I also, though, have no groceries in my fridge, and my hair is getting to be 95% split ends, and I don’t have a firm date from the facility for my upcoming recital, and my elbow hurts.

Whine.

However, today is Friday. And I remembered the funniest thing ever (it was even funny at the time, although I couldn’t believe it was happening, and I wanted to kill the kid who did it), so I thought I would make a nice, funny, Friday post. I may have posted about it before, but since I had forgotten about it, I bet everyone who reads this will have forgotten, too. Here goes.

I used to conduct musicals every summer for this organization that runs a sort of educational music day camp for kids. One year, I had these two new boys that had never come to the camp before, and the older boy had a good voice and seemed pretty comfortable on the stage, so the directors of the camp decided to give him a big leading role in the show. I wasn’t sure about it, because stage fright is nasty, and you never know who’s going to be paralyzed by it until you see them in front of an audience. Not my call, though, so we went with it.
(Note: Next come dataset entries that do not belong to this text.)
$ cat src/dtss_edge.sv
`timescale 1ns/1ps
module dtss_edge (
   input  wire logic clk_i,
   input  wire logic rst_i,
   input  wire logic pin_i,
   dtss_edge_if.src  e
);
   typedef struct packed {
      logic meta;
      logic sync;
      logic prev;
   } dtss_edge_st_t;

   dtss_edge_st_t s;
   dtss_edge_st_t next_s;

   // Two-stage synchroniser, then one history bit for edges
   always_comb begin
      next_s      = s;
      next_s.meta = pin_i;
      next_s.sync = s.meta;
      next_s.prev = s.sync;
   end

   always_ff @(posedge clk_i) begin
      if (rst_i) begin
         s <= '0;
      end else begin
         s <= next_s;
      end
   end

   // Only the second stage and its history are looked at
   assign e.level = s.sync;
   assign e.rise  = s.sync & ~s.prev; // RULE_17
   assign e.fall  = ~s.sync & s.prev; // RULE_17
endmodule : dtss_edge

$ cat src/dtss_top.sv
`timescale 1ns/1ps
`include "dtss_params.svh"
module dtss_top (
   input  wire logic        clk_i,
   input  wire logic        rst_i,
   // Wishbone classic slave
   input  wire logic        wb_cyc_i,
   input  wire logic        wb_stb_i,
   input  wire logic        wb_we_i,
   input  wire logic [7:0]  wb_adr_i,
   input  wire logic [3:0]  wb_sel_i,
   input  wire logic [31:0] wb_dat_i,
   output logic      [31:0] wb_dat_o,
   output logic             wb_ack_o,
   // Pins and card sync bus, asynchronous
   input  wire logic        ext_tick_input_i,
   input  wire logic        sync_bus_tick_i,
   input  wire logic        adc_ext_trigger_pin_i,
   input  wire logic        dac_ext_trigger_pin_i,
   input  wire logic        aux_input_zero_i,
   input  wire logic        aux_input_one_i,
   input  wire logic        analog_trigger_i,
   input  wire logic        sync_bus_adc_trigger_i,
   input  wire logic        sync_bus_dac_trigger_i,
   input  wire logic        sync_bus_scan_start_i,
   input  wire logic        sync_bus_sample_strobe_i,
   input  wire logic        sync_bus_dac_update_i,
   // Internal counters, same clock, timebase-qualified
   input  wire logic        scan_interval_tick_i,
   input  wire logic        sample_interval_tick_i,
   input  wire logic        dac_interval_tick_i,
   // Timing outputs, one-cycle pulses
   output logic             timebase_tick_o,
   output logic             adc_trigger_o,
   output logic             scan_start_o,
   output logic             sample_strobe_o,
   output logic             dac_trigger_o,
   output logic             dac_update_strobe_o
);
   import dtss_pkg::*;

   typedef struct packed {
      dtss_cfg_t                 cfg;
      dtss_cfg_t                 act;
      logic [`DTSS_CHAN_W-1:0]   nchan;
      logic [`DTSS_CHAN_W-1:0]   left;
      logic [`DTSS_DIV_W-1:0]    div;
      logic [`DTSS_CNT_W-1:0]    smp_cnt;
      dtss_scan_t                scan;
      logic                      armed;
      logic                      conflict;
      logic                      overrun;
      logic                      p_adc;
      logic                      p_dac;
      logic                      p_scan;
      logic                      p_smp;
      logic                      p_upd;
      logic                      tb;
      logic                      adc;
      logic                      sst;
      logic                      smp;
      logic                      dac;
      logic                      upd;
      logic                      ack;
      logic [31:0]               dat;
   } dtss_state_t;

   dtss_state_t s;
   dtss_state_t next_s;

   logic [`DTSS_NPIN-1:0] pins;
   logic [`DTSS_NPIN-1:0] rise;
   logic [`DTSS_NPIN-1:0] fall;

   // Byte-lane merge of a write into a register
   function automatic logic [31:0] lane_merge(input logic [31:0] old_v,
                                              input logic [31:0] new_v,
                                              input logic [3:0]  sel);
      logic [31:0] r;
      r = old_v;
      for (int i = 0; i < 4; i++) begin
         if (sel[i]) begin
            r[i*8 +: 8] = new_v[i*8 +: 8];
         end
      end
      return r;
   endfunction : lane_merge

   // Event from a strobe selector; unknown codes fall back to internal
   function automatic logic src_event(input dtss_src_t sel,
                                      input logic      int_ev,
                                      input logic      pin_ev,
                                      input logic      bus_ev);
      logic r;
      r = int_ev;
      unique case (sel)
         SRC_INTERNAL: r = int_ev;
         SRC_PIN:      r = pin_ev;
         SRC_SYNCBUS:  r = bus_ev;
         default:      r = int_ev;
      endcase
      return r;
   endfunction : src_event

   // Event from a trigger selector with edge choice on the pin
   function automatic logic trg_event(input dtss_trg_t sel,
                                      input logic      sw_ev,
                                      input logic      fall_sel,
                                      input logic      pin_r,
                                      input logic      pin_f,
                                      input logic      ana_ev,
                                      input logic      bus_ev);
      logic r;
      r = sw_ev;
      unique case (sel)
         TRG_SOFTWARE: r = sw_ev;
         TRG_PIN:      r = fall_sel ? pin_f : pin_r;
         TRG_ANALOG:   r = ana_ev;
         TRG_SYNCBUS:  r = bus_ev;
      endcase
      return r;
   endfunction : trg_event

   // Gather asynchronous inputs for the synchronisers
   assign pins[`DTSS_P_TICK]   = ext_tick_input_i;
   assign pins[`DTSS_P_SBTICK] = sync_bus_tick_i;
   assign pins[`DTSS_P_ADCPIN] = adc_ext_trigger_pin_i;
   assign pins[`DTSS_P_DACPIN] = dac_ext_trigger_pin_i;
   assign pins[`DTSS_P_AUX0]   = aux_input_zero_i;
   assign pins[`DTSS_P_AUX1]   = aux_input_one_i;
   assign pins[`DTSS_P_ANALOG] = analog_trigger_i;
   assign pins[`DTSS_P_SBADC]  = sync_bus_adc_trigger_i;
   assign pins[`DTSS_P_SBDAC]  = sync_bus_dac_trigger_i;
   assign pins[`DTSS_P_SBSCAN] = sync_bus_scan_start_i;
   assign pins[`DTSS_P_SBSMP]  = sync_bus_sample_strobe_i;
   assign pins[`DTSS_P_SBUPD]  = sync_bus_dac_update_i;

   // Every outside input is synchronised and edge-detected
   dtss_edge_if e [`DTSS_NPIN] ();
   for (genvar g = 0; g < `DTSS_NPIN; g++) begin : g_pin
      dtss_edge u_edge (
         .clk_i (clk_i),
         .rst_i (rst_i),
         .pin_i (pins[g]),
         .e     (e[g])
      ); // RULE_16
      assign rise[g] = e[g].rise;
      assign fall[g] = e[g].fall;
   end

   always_comb begin
      logic        osc_tick;
      logic        tick;
      logic        ev_adc;
      logic        ev_dac;
      logic        ev_scan;
      logic        ev_smp;
      logic        ev_upd;
      logic        sw_adc;
      logic        sw_dac;
      logic        req;
      logic        ext_smp;
      logic        fire_adc;
      logic        fire_scan;
      logic        fire_smp;
      logic [31:0] wv;
      dtss_cfg_t   wcfg;

      next_s     = s;
      osc_tick   = 1'b0;
      tick       = 1'b0;
      sw_adc     = 1'b0;
      sw_dac     = 1'b0;
      fire_adc   = 1'b0;
      fire_scan  = 1'b0;
      fire_smp   = 1'b0;
      wv         = 32'h0000_0000;
      wcfg       = s.cfg;
      req        = wb_cyc_i & wb_stb_i & ~s.ack;
      ev_adc     = 1'b0;
      ev_dac     = 1'b0;
      ev_scan    = 1'b0;
      ev_smp     = 1'b0;
      ev_upd     = 1'b0;
      ext_smp    = 1'b0;
      next_s.tb  = 1'b0;
      next_s.adc = 1'b0;
      next_s.sst = 1'b0;
      next_s.smp = 1'b0;
      next_s.dac = 1'b0;
      next_s.upd = 1'b0;
      next_s.ack = req;

      // Internal oscillator tick from the clock divider
      if (s.div >= `DTSS_DIV_W'(`DTSS_OSC_DIV - 1)) begin
         next_s.div = '0;
         osc_tick   = 1'b1;
      end else begin
         next_s.div = s.div + `DTSS_DIV_W'(1);
      end

      // One timebase for both paths, chosen live
      unique case (s.cfg.tb_sel) // RULE_01 RULE_02
         SRC_INTERNAL: tick = osc_tick;
         SRC_PIN:      tick = rise[`DTSS_P_TICK];
         SRC_SYNCBUS:  tick = rise[`DTSS_P_SBTICK];
         default:      tick = osc_tick;
      endcase
      next_s.tb = tick;

      // Register bus: writes and read data
      if (req && wb_we_i) begin
         unique case (wb_adr_i)
            `DTSS_REG_CFG: begin
               wv   = lane_merge(32'(s.cfg), wb_dat_i, wb_sel_i);
               wcfg = dtss_cfg_t'(wv[`DTSS_CFG_W-1:0]);
               // Aux zero cannot be sample strobe and scan start both
               next_s.conflict = (wcfg.smp_sel == SRC_PIN) && (wcfg.scan_sel == SRC_PIN); // RULE_11
               if (next_s.conflict) begin
                  wcfg.scan_sel = SRC_INTERNAL; // RULE_11
               end
               next_s.cfg = wcfg; // RULE_16
            end
            `DTSS_REG_CTRL: begin
               if (wb_sel_i[0]) begin
                  sw_adc = wb_dat_i[`DTSS_CTRL_SWADC];
                  sw_dac = wb_dat_i[`DTSS_CTRL_SWDAC];
               end
            end
            `DTSS_REG_CHAN: begin
               wv          = lane_merge({24'h000000, s.nchan}, wb_dat_i, wb_sel_i);
               next_s.nchan = (wv[`DTSS_CHAN_W-1:0] == '0) ? `DTSS_CHAN_RST : wv[`DTSS_CHAN_W-1:0];
            end
            default: ;
         endcase
      end
      if (req && !wb_we_i) begin
         unique case (wb_adr_i)
            `DTSS_REG_CFG:   next_s.dat = 32'(s.cfg);
            `DTSS_REG_CHAN:  next_s.dat = 32'(s.nchan);
            `DTSS_REG_STAT:  next_s.dat = {16'h0000, s.left, 4'h0, s.overrun, s.conflict,
                                           s.scan == SC_SCAN, s.armed};
            `DTSS_REG_COUNT: next_s.dat = 32'(s.smp_cnt);
            default:         next_s.dat = 32'h0000_0000;
         endcase
      end

      // Source events before timebase alignment
      ev_adc = trg_event(s.act.adc_trg_sel, sw_adc, s.act.adc_fall,
                         rise[`DTSS_P_ADCPIN], fall[`DTSS_P_ADCPIN],
                         rise[`DTSS_P_ANALOG], rise[`DTSS_P_SBADC]); // RULE_03 RULE_14
      ev_dac = trg_event(s.act.dac_trg_sel, sw_dac, s.act.dac_fall,
                         rise[`DTSS_P_DACPIN], fall[`DTSS_P_DACPIN],
                         rise[`DTSS_P_ANALOG], rise[`DTSS_P_SBDAC]); // RULE_12 RULE_14
      ev_scan = src_event(s.act.scan_sel, scan_interval_tick_i,
                          rise[`DTSS_P_AUX0], rise[`DTSS_P_SBSCAN]); // RULE_04
      // Only aux zero may carry an outside sample strobe
      ev_smp = src_event(s.act.smp_sel, sample_interval_tick_i,
                         rise[`DTSS_P_AUX0], rise[`DTSS_P_SBSMP]); // RULE_07 RULE_08
      ev_upd = src_event(s.act.dac_upd_sel, dac_interval_tick_i,
                         rise[`DTSS_P_AUX1], rise[`DTSS_P_SBUPD]); // RULE_13
      ext_smp = (s.act.smp_sel == SRC_PIN);

      // Events wait for the next timebase tick; one in the tick cycle fires at once and is not held
      next_s.p_adc  = ~tick & (s.p_adc | ev_adc);
      next_s.p_dac  = ~tick & (s.p_dac | ev_dac);
      next_s.p_scan = ~tick & (s.p_scan | ev_scan); // RULE_04
      next_s.p_smp  = ~tick & (s.p_smp | ev_smp);
      next_s.p_upd  = ~tick & (s.p_upd | ev_upd);

      if (tick) begin
         // Selector changes other than the timebase select take effect only on a timebase edge
         next_s.act = s.cfg; // RULE_16
         fire_adc   = s.p_adc | ev_adc;
         fire_scan  = s.p_scan | ev_scan;
         fire_smp   = s.p_smp | ev_smp;
         next_s.adc = fire_adc;
         next_s.dac = s.p_dac | ev_dac;
         next_s.upd = s.p_upd | ev_upd; // RULE_13
      end

      // Trigger arms unless aux zero paces it; a trigger beats a disarm
      if (req && wb_we_i && wb_adr_i == `DTSS_REG_CTRL && wb_sel_i[0]) begin
         if (wb_dat_i[`DTSS_CTRL_ARM]) begin
            next_s.armed = 1'b1;
         end
         if (wb_dat_i[`DTSS_CTRL_DISARM]) begin
            next_s.armed   = 1'b0;
            next_s.overrun = 1'b0;
         end
      end
      if (fire_adc && !ext_smp) begin
         next_s.armed = 1'b1; // RULE_10
      end

      // Scan sequencer; bypassed while aux zero is the strobe
      if (ext_smp) begin
         next_s.scan = SC_IDLE; // RULE_09
         next_s.left = '0;
         next_s.smp  = fire_smp; // RULE_07
      end else begin
         unique case (s.scan)
            SC_IDLE: begin
               if (fire_scan && s.armed) begin
                  next_s.sst  = 1'b1; // RULE_05
                  next_s.left = s.nchan;
                  next_s.scan = SC_SCAN;
               end
            end
            SC_SCAN: begin
               // A scan start during a scan is dropped and noted
               if (fire_scan) begin
                  next_s.overrun = 1'b1;
               end
               if (fire_smp) begin
                  next_s.smp  = 1'b1; // RULE_05
                  next_s.left = s.left - `DTSS_CHAN_W'(1);
                  if (s.left <= `DTSS_CHAN_W'(1)) begin
                     next_s.scan = SC_IDLE;
                  end
               end
            end
         endcase
      end

      // Sample strobe count for software visibility
      if (next_s.smp) begin
         next_s.smp_cnt = s.smp_cnt + `DTSS_CNT_W'(1);
      end
   end

   // Reset brings every selector back to its internal source
   always_ff @(posedge clk_i) begin
      if (rst_i) begin
         s       <= '0; // RULE_15
         s.scan  <= SC_IDLE;
         s.nchan <= `DTSS_CHAN_RST;
      end else begin
         s <= next_s;
      end
   end

   // Outputs straight from flip-flops
   assign wb_dat_o            = s.dat;
   assign wb_ack_o            = s.ack;
   assign timebase_tick_o     = s.tb;
   assign adc_trigger_o       = s.adc;
   assign scan_start_o        = s.sst;
   assign sample_strobe_o     = s.smp;
   assign dac_trigger_o       = s.dac;
   assign dac_update_strobe_o = s.upd;
endmodule : dtss_top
All through rehearsals, he did really well, and was a nice boy who learned his lines and got along with the other kids, so we thought we were good.

We got to opening night, and everything was gong fine. Intermission got there, and I went backstage and checked, and everything was okay. Good? Good. Started the second act of the show, and the boy and three other kids were onstage and just starting a little quartet.

All of a sudden, the kid stops and just walks offstage. Just leaves. The other three kids go ahead and do the quartet without him and fill in his lines and everything. They were super awesome. So we finish the show and the boy never comes back and I go backstage thinking that maybe he just got scared or hurt himself or something. Nope.

He’s sitting on the couch backstage, talking to some other kids.

I go over and ask him what happened.

“I had to poop.” he says.

Seriously. That’s what he had to walk off the stage and go do. He had to poop. Apparently, his mom had told him once not to hold his poop, and he took it very seriously.

So, yeah. That happened. Thought I’d share, since it’s Friday and I also haven’t written about poop in ages. I may be off on some of the details, since it’s been ages, but he totally walked off the stage in the middle of an act to poop.

Ha ha ha I love kids. They’re the best.